Der Einsatz eines sogenannten Thermofensters sei nicht mit der Fallkonstellation zu vergleichen, die dem Senatsurteil zum VW-Motor EA189 vom 25.05 2020 zugrunde gelegen habe (VI ZR 252/19, BeckRS 2020, 10555).Dort habe der Automobilhersteller die grundlegende strategische Frage, mit welchen Maßnahmen er auf die Einführung der - im Verhältnis zu dem zuvor geltenden Recht strengeren - Stickoxidgrenzwerte der Euro 5-Norm reagieren würde, im eigenen Kosten- und Gewinninteresse dahingehend entschieden, von der Einhaltung dieser Grenzwerte im realen Fahrbetrieb vollständig abzusehen und dem KBA stattdessen zwecks Erlangung der Typgenehmigung mittels einer eigens zu diesem Zweck entwickelten Motorsteuerungssoftware wahrheitswidrig vorzuspiegeln, dass die von ihm hergestellten Dieselfahrzeuge die neu festgelegten Grenzwerte einhalten.

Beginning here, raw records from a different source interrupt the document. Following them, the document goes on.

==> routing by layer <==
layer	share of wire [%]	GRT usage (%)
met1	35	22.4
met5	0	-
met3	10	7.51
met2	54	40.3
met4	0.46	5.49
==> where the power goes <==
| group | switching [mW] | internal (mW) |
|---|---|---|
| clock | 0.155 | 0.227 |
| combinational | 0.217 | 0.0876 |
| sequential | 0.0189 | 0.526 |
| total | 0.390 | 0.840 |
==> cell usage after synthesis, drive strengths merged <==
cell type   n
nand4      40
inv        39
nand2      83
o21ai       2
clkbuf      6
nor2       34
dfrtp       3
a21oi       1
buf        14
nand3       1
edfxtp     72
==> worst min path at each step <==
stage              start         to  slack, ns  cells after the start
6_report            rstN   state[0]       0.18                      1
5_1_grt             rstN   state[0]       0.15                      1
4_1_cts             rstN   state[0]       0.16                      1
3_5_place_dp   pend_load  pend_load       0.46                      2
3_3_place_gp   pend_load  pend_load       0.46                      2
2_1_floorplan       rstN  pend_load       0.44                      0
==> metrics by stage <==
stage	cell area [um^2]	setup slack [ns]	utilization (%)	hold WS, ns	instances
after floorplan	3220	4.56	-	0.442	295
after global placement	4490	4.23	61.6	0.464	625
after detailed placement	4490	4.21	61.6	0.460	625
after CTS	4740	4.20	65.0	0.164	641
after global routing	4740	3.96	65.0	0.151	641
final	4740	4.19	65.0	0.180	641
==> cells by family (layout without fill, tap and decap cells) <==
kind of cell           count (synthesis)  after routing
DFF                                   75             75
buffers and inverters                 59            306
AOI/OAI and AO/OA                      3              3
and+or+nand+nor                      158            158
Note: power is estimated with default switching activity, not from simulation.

Vorliegend kein arglistiges Handeln ersichtlich

Bei dem Einsatz eines Thermofensters fehle es dagegen an einem derartigen arglistigen Vorgehen, das die Qualifikation seines Verhaltens als objektiv sittenwidrig rechtfertigen würde. Die im streitgegenständlichen Fahrzeug eingesetzte temperaturbeeinflusste Steuerung der Abgasrückführung unterscheide nicht danach, ob sich das Fahrzeug auf dem Prüfstand oder im normalen Fahrbetrieb befinde. Sie weise keine Funktion auf, die bei erkanntem Prüfstandsbetrieb eine verstärkte Abgasrückführung aktiviere und den Stickoxidausstoß gegenüber dem normalen Fahrbetrieb reduziere, sondern arbeite in beiden Fahrsituationen im Grundsatz in gleicher Weise.

Vorwurf der Sittenwidrigkeit wäre nur bei Hinzutreten verwerflicher Umstände anzunehmen

Bei dieser Sachlage wäre der Vorwurf der Sittenwidrigkeit gegenüber der Beklagten nur gerechtfertigt, wenn zu dem – vom Berufungsgericht in tatsächlicher und rechtlicher Hinsicht unterstellten - Verstoß gegen die Verordnung 715/2007/EG weitere Umstände hinzuträten, die das Verhalten der für sie handelnden Personen als besonders verwerflich erscheinen ließen. Die Annahme von Sittenwidrigkeit setze jedenfalls voraus, dass diese Personen bei der Entwicklung und/oder Verwendung der temperaturabhängigen Steuerung des Emissionskontrollsystems in dem Bewusstsein handelten, eine unzulässige Abschalteinrichtung zu verwenden, und den darin liegenden Gesetzesverstoß billigend in Kauf genommen hätten.

Vorbringen des Klägers wurde nicht ausreichend gewürdigt - OLG muss neu entscheiden

Unter den Umständen des Einzelfalles rechtsfehlerhaft habe das Berufungsgericht aber angenommen, der Kläger habe für ein derartiges Vorstellungsbild sprechende Anhaltspunkte nicht aufgezeigt. Unter Verletzung des Anspruchs des Klägers auf rechtliches Gehör habe es das Vorbringen nicht berücksichtigt, wonach die Beklagte im Typgenehmigungsverfahren unzutreffende Angaben über die Arbeitsweise des Abgasrückführungssystems gemacht habe soll. Hiermit müsse sich das Berufungsgericht noch befassen.

BGH, Beschluss vom 19.01.2021 - VI ZR 433/19

Redaktion beck-aktuell, 26. Januar 2021.